◆ Assigned task
Once the line with "complete = 1'b0;" is found in the entries below, repeat it and each following line exactly, up to and including the line with "complete = ge_q[G16];". Add no other lines.

:: Extracted data ::

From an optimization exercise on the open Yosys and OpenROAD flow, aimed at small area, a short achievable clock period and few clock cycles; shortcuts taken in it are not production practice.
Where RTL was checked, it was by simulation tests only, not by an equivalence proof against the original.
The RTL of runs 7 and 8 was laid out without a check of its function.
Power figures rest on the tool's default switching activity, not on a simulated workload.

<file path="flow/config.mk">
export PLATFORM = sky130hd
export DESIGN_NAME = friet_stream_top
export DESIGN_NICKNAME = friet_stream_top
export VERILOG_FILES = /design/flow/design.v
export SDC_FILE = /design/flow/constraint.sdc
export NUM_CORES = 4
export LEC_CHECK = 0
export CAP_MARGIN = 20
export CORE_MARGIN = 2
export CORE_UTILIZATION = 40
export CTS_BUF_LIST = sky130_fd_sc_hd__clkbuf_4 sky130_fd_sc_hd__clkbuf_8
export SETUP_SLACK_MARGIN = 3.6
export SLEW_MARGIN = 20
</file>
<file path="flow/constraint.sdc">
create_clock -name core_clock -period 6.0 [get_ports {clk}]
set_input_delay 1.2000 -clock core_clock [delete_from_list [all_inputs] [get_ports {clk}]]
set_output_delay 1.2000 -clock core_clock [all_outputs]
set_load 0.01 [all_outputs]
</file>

:::
:: Extracted data ::

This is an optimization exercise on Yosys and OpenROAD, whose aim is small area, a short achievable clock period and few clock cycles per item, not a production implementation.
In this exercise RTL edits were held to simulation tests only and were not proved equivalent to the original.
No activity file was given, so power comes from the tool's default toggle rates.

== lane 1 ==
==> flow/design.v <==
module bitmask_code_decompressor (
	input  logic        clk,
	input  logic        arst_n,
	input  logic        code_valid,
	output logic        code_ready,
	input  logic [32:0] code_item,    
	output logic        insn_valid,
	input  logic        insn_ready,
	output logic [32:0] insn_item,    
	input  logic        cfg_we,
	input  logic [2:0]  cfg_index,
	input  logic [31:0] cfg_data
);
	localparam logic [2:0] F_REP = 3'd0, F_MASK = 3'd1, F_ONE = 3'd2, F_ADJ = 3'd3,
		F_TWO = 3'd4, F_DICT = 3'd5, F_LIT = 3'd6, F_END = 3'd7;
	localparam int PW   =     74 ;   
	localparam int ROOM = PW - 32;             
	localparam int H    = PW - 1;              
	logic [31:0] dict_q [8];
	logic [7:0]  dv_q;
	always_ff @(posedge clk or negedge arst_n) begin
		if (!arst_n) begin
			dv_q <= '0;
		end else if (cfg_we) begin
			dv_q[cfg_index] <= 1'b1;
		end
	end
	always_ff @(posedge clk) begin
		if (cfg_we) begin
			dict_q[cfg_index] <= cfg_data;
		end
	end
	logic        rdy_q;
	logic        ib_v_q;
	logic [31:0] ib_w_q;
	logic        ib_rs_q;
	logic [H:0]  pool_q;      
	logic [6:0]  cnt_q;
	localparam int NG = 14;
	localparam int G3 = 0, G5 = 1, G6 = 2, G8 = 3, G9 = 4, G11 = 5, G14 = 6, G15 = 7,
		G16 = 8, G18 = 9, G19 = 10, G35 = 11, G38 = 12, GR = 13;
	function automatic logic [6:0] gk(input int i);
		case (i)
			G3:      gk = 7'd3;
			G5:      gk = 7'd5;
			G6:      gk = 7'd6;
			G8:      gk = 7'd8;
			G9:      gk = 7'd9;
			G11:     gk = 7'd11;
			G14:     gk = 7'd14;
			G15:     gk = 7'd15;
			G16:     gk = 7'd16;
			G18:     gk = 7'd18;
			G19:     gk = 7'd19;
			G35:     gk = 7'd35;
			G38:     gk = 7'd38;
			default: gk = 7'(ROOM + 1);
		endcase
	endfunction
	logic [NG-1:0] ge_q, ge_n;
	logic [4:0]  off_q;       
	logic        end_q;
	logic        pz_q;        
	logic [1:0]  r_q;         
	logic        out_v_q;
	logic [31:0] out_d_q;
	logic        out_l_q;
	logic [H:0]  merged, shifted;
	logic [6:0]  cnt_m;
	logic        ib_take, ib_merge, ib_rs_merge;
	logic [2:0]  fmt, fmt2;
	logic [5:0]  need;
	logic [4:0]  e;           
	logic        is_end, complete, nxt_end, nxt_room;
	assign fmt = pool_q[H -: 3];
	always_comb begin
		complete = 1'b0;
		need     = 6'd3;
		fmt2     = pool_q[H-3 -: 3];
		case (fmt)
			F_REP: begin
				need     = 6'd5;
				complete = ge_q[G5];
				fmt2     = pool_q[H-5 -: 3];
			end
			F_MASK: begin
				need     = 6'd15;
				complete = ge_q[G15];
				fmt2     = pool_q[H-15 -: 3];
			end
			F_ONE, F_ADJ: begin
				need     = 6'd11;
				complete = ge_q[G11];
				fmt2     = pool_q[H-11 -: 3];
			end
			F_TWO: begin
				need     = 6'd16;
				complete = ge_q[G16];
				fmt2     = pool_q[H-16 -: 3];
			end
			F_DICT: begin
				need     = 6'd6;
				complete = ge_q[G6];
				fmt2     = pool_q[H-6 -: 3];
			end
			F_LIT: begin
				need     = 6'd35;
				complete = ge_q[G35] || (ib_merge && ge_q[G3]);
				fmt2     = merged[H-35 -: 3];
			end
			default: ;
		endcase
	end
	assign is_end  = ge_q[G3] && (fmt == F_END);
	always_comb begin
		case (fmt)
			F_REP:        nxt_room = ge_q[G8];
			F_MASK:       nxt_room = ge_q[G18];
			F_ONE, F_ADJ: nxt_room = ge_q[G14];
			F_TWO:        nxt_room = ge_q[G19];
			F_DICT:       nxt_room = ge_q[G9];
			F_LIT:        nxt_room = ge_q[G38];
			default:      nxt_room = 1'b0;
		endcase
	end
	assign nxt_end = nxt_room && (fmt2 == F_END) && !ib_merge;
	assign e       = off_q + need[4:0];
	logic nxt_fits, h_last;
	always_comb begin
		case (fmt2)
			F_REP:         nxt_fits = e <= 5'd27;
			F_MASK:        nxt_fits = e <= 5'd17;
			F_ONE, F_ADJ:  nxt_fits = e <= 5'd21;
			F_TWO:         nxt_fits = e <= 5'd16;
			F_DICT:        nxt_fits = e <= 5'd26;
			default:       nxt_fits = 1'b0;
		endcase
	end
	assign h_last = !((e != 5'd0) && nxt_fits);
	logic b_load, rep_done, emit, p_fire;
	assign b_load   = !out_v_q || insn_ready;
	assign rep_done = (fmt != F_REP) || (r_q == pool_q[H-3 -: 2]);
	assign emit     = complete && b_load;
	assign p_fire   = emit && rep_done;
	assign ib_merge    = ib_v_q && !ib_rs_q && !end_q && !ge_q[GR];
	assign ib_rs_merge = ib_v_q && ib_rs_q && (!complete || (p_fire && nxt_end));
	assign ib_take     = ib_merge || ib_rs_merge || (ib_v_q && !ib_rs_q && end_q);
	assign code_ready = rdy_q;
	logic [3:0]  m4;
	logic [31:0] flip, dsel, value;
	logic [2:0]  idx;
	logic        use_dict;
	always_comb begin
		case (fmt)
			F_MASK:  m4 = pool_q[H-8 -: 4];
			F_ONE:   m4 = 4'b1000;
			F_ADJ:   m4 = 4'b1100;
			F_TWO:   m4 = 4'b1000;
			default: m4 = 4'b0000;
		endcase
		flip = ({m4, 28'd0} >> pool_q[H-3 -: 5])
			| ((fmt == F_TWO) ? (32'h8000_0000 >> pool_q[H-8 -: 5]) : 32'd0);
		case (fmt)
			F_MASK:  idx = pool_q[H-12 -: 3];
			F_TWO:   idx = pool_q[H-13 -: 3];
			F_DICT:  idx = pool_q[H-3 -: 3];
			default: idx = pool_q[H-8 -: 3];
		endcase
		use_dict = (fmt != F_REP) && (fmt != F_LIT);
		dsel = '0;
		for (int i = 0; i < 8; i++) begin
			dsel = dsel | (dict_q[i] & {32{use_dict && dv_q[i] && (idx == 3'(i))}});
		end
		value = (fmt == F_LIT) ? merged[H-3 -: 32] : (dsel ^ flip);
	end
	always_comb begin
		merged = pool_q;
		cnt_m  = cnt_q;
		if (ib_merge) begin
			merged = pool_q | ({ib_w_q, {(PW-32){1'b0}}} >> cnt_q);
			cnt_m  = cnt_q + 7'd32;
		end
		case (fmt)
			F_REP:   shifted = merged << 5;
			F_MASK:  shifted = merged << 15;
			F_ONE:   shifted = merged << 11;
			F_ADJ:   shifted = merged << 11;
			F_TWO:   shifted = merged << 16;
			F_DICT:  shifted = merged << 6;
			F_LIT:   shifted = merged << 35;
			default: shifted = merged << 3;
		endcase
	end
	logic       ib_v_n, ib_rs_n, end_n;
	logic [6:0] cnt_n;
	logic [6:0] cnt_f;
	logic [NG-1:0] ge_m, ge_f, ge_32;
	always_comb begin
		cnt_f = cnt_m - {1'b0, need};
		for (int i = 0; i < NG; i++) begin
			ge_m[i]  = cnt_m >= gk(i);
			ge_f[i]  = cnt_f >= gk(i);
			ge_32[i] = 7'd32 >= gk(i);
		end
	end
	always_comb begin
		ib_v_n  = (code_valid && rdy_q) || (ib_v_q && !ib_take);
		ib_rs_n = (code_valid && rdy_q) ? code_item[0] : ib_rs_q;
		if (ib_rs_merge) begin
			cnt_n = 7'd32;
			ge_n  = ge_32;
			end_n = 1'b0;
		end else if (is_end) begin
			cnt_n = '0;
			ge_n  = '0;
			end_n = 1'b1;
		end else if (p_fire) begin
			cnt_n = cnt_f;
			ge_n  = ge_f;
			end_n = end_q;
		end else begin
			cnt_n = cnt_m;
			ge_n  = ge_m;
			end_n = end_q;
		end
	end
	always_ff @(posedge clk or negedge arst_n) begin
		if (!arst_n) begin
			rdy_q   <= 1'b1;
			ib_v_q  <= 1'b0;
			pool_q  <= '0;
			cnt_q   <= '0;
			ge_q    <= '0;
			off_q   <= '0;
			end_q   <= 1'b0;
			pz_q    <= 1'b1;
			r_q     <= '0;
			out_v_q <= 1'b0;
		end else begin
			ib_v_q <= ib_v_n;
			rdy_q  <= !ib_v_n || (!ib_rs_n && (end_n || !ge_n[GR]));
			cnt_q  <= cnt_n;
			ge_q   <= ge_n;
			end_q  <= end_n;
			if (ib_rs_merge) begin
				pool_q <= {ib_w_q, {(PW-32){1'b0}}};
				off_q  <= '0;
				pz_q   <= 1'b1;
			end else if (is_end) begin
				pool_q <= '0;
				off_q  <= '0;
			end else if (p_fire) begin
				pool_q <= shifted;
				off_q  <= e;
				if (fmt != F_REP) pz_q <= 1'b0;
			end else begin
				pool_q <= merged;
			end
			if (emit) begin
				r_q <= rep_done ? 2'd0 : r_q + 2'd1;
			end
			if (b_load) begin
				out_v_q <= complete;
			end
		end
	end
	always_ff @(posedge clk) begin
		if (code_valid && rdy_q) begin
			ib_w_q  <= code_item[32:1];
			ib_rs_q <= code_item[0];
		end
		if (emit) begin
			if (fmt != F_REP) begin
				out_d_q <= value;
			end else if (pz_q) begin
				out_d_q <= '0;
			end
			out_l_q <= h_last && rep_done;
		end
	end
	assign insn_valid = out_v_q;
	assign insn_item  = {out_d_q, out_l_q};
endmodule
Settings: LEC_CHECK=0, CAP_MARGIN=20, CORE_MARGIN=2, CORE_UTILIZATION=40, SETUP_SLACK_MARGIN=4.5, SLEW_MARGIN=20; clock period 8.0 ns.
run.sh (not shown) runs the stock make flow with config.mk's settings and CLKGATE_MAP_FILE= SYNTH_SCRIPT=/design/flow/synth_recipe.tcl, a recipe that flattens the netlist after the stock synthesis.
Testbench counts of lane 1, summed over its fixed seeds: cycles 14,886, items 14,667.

:::

◆ Task solution
		complete = 1'b0;
		need     = 6'd3;
		fmt2     = pool_q[H-3 -: 3];
		case (fmt)
			F_REP: begin
				need     = 6'd5;
				complete = ge_q[G5];
				fmt2     = pool_q[H-5 -: 3];
			end
			F_MASK: begin
				need     = 6'd15;
				complete = ge_q[G15];
				fmt2     = pool_q[H-15 -: 3];
			end
			F_ONE, F_ADJ: begin
				need     = 6'd11;
				complete = ge_q[G11];
				fmt2     = pool_q[H-11 -: 3];
			end
			F_TWO: begin
				need     = 6'd16;
				complete = ge_q[G16];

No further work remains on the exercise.